Latest revision as of 02:24, 11 December 2022

This is a large consortium project led by UC Berkeley as part of the TerraSwarm Research Center (TSRC). This page primarily describes the work done in Richard Murray's group.

Project participants:

  • Sumanth Dathathri (Alumni, CMS)
  • Ioannis Filippidis (Alumni, CDS)
  • Marcella Gomez
  • Scott Livingston*
  • Ivan Papusha
  • Vasu Raman

Collaborators:

The TerraSwarm Research Center (TSRC) aims to enable the simple, reliable, and secure deployment of a multiplicity of advanced distributed sense-control-actuate applications on shared, massively distributed, heterogeneous, and mostly uncoordinated swarm platforms through an open and universal systems architecture.

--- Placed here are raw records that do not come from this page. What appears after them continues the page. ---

[config.mk]
export PLATFORM = sky130hd
export DESIGN_NAME = fifo_wr_arbiter
export DESIGN_NICKNAME = d
export VERILOG_FILES = /design/src/rtl/fifo_wr_arbiter.sv
export SDC_FILE = /design/constraint.sdc
export NUM_CORES = 1
export LEC_CHECK = 0
export CAP_MARGIN = 20
export CORE_ASPECT_RATIO = 0.9
export CORE_UTILIZATION = 42
export DETAILED_ROUTE_END_ITERATION = 7
export PLACE_DENSITY = 0.81
export SLEW_MARGIN = 5
export SYNTH_ARGS = -nofsm -noshare
export SYNTH_HDL_FRONTEND = slang
export SYNTH_SLANG_ARGS = --single-unit
export TNS_END_PERCENT = 10
[constraint.sdc]
create_clock -name clk -period 4.8 [get_ports clk]
set_input_delay 0.72 -clock clk [delete_from_list [all_inputs] [get_ports clk]]
set_output_delay 0.72 -clock clk [all_outputs]
set_load 0.01 [all_outputs]
[src/rtl/pipeline_stall_ctrl.sv]
// pipeline_stall_ctrl: consumer end of the stall interface in the 5-stage pipeline.
// Turns load-use hold, branch redirect and mult/div start into the PC / IF/ID
// enables, the IF/ID flush and the ID/EX bubble select. It also sequences the
// mult/div busy period and runs a load-use stall watchdog.
// Optional feature: define PIPE_STATS_EN to build the stall/flush statistics
// counters. When it is not defined, both stats outputs are tied to zero.
//
// state   | meaning
// --------+-----------------------------------------------------------
// ST_RUN  | normal issue; branch > md_start > hold_sig resolved here
// ST_BUSY | mult/div occupies EX; frontend frozen, md_cnt counts down
module pipeline_stall_ctrl #(
  parameter int unsigned MD_LATENCY = 4,
  parameter int unsigned MAX_STALL  = 8
) (
  input  logic        clk,
  input  logic        rst_n,
  input  logic        hold_sig,
  input  logic        branch_taken,
  input  logic        md_start,
  output logic        pc_write,
  output logic        ifid_write,
  output logic        ifid_flush,
  output logic        idex_bubble,
  output logic        md_busy,
  output logic        md_done,
  output logic        stall_err,
  output logic [31:0] stall_cycles,
  output logic [31:0] flush_count
);

  typedef enum logic {ST_RUN = 1'b0, ST_BUSY = 1'b1} state_t;

  // The RUN start cycle is one frozen cycle, so BUSY only needs MD_LATENCY-1
  // cycles. Those cycles are counted down from MD_LATENCY-2 to 0.
  localparam logic [4:0] MD_LOAD = 5'(MD_LATENCY - 2);
  localparam logic [8:0] ERR_LEN = 9'(MAX_STALL + 1);

  state_t     state_q, state_d;
  logic [4:0] md_cnt_q, md_cnt_d;
  logic [7:0] run_len_q, run_len_d;
  logic [8:0] run_len_inc;
  logic       stall_err_q, stall_err_d;

  // State, mult/div countdown, stall run length and sticky watchdog flag
  always_ff @(posedge clk or negedge rst_n) begin
    if (!rst_n) begin
      state_q     <= ST_RUN;
      md_cnt_q    <= 5'd0;
      run_len_q   <= 8'd0;
      stall_err_q <= 1'b0;
    end else begin
      state_q     <= state_d;
      md_cnt_q    <= md_cnt_d;
      run_len_q   <= run_len_d;
      stall_err_q <= stall_err_d;
    end
  end

  // Next state, counter updates and combinational enable/flush decode
  always_comb begin
    state_d     = state_q;
    md_cnt_d    = md_cnt_q;
    run_len_d   = run_len_q;
    stall_err_d = stall_err_q;
    pc_write    = 1'b1;
    ifid_write  = 1'b1;
    ifid_flush  = 1'b0;
    idex_bubble = 1'b0;
    md_done     = 1'b0;
    // The increment is 9 bits wide so that MAX_STALL=255 can still trip the
    // watchdog after run_len has saturated at 255.
    run_len_inc = {1'b0, run_len_q} + 9'd1;

    case (state_q)
      ST_RUN: begin
        if (branch_taken) begin
          // The load-use dependent instruction is squashed, so hold_sig does not matter.
          ifid_flush  = 1'b1;
          idex_bubble = 1'b1;
          run_len_d   = 8'd0;
        end else if (md_start) begin
          pc_write    = 1'b0;
          ifid_write  = 1'b0;
          idex_bubble = 1'b1;
          md_cnt_d    = MD_LOAD;
          run_len_d   = 8'd0;
          state_d     = ST_BUSY;
        end else if (!hold_sig) begin
          pc_write    = 1'b0;
          ifid_write  = 1'b0;
          idex_bubble = 1'b1;
          run_len_d   = (run_len_q == 8'hFF) ? 8'hFF : run_len_inc[7:0];
          if (run_len_inc == ERR_LEN) begin
            stall_err_d = 1'b1;
          end
        end else begin
          run_len_d = 8'd0;
        end
      end

      ST_BUSY: begin
        pc_write    = 1'b0;
        ifid_write  = 1'b0;
        idex_bubble = 1'b1;
        run_len_d   = 8'd0;
        if (md_cnt_q == 5'd0) begin
          md_done = 1'b1;
          state_d = ST_RUN;
        end else begin
          md_cnt_d = md_cnt_q - 5'd1;
        end
      end

      default: state_d = ST_RUN;
    endcase
  end

  assign md_busy   = (state_q == ST_BUSY);
  assign stall_err = stall_err_q;

`ifdef PIPE_STATS_EN
  logic [31:0] stall_cycles_q;
  logic [31:0] flush_count_q;

  // Free-running statistics; the counters wrap naturally at 32 bits
  always_ff @(posedge clk or negedge rst_n) begin
    if (!rst_n) begin
      stall_cycles_q <= 32'd0;
      flush_count_q  <= 32'd0;
    end else begin
      if (!pc_write) begin
        stall_cycles_q <= stall_cycles_q + 32'd1;
      end
      if (ifid_flush) begin
        flush_count_q <= flush_count_q + 32'd1;
      end
    end
  end

  assign stall_cycles = stall_cycles_q;
  assign flush_count  = flush_count_q;
`else
  assign stall_cycles = 32'd0;
  assign flush_count  = 32'd0;
`endif

endmodule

As new sensing, actuation and data subsystems are added and removed from TerraSwarm Systems, command and control systems must take into the current capabilities to insure that system safety is maintained and performance is optimized. Work at Caltech is focused on the development of architectures and algorithms for specification, design of correct-by-contruction protocols that identify and make use of highly dynamic, networked-based resources to accomplish a task and are capable of providing safe operation based on assume/gaurantee contracts provided by individual subsystems. To manage the complexity of the overall protocol synthesis, we will exploit the structure of assume/gaurantee constructs that provide appropriate separation of concerns and explore the use of incremental techniques that can provide rapid synthesis based on the current system solution. Caltech is also supporting the demonstration the technologies developed on joint demonstration platforms devloped by other members of the TSRC.

Objectives

  • Exploiting distributed localization techniques, we will develop controllers that form and update belief states about the environment without prior detailed models
    • As components move, appear, or disappear, command and control systems must adapt to use currently available services while maintaining system safety and performance.
    • We will develop architectures and algorithms for specification and design of correct-by-construction protocolsthat identify and make use of highly dynamic, networked-based resources to accomplish a task.
    • Safe operation will be ensured using assume/guarantee contracts provided by individual subsystems. A key challenge will be to manage the complexity of protocol synthesis.
  • Define specific applications for use as test cases of TerraSwarm Systems, and perform preliminary analyses of their feasibility. Subsequent years will be devoted to prototyping, deploying, adapting, and testing these applications.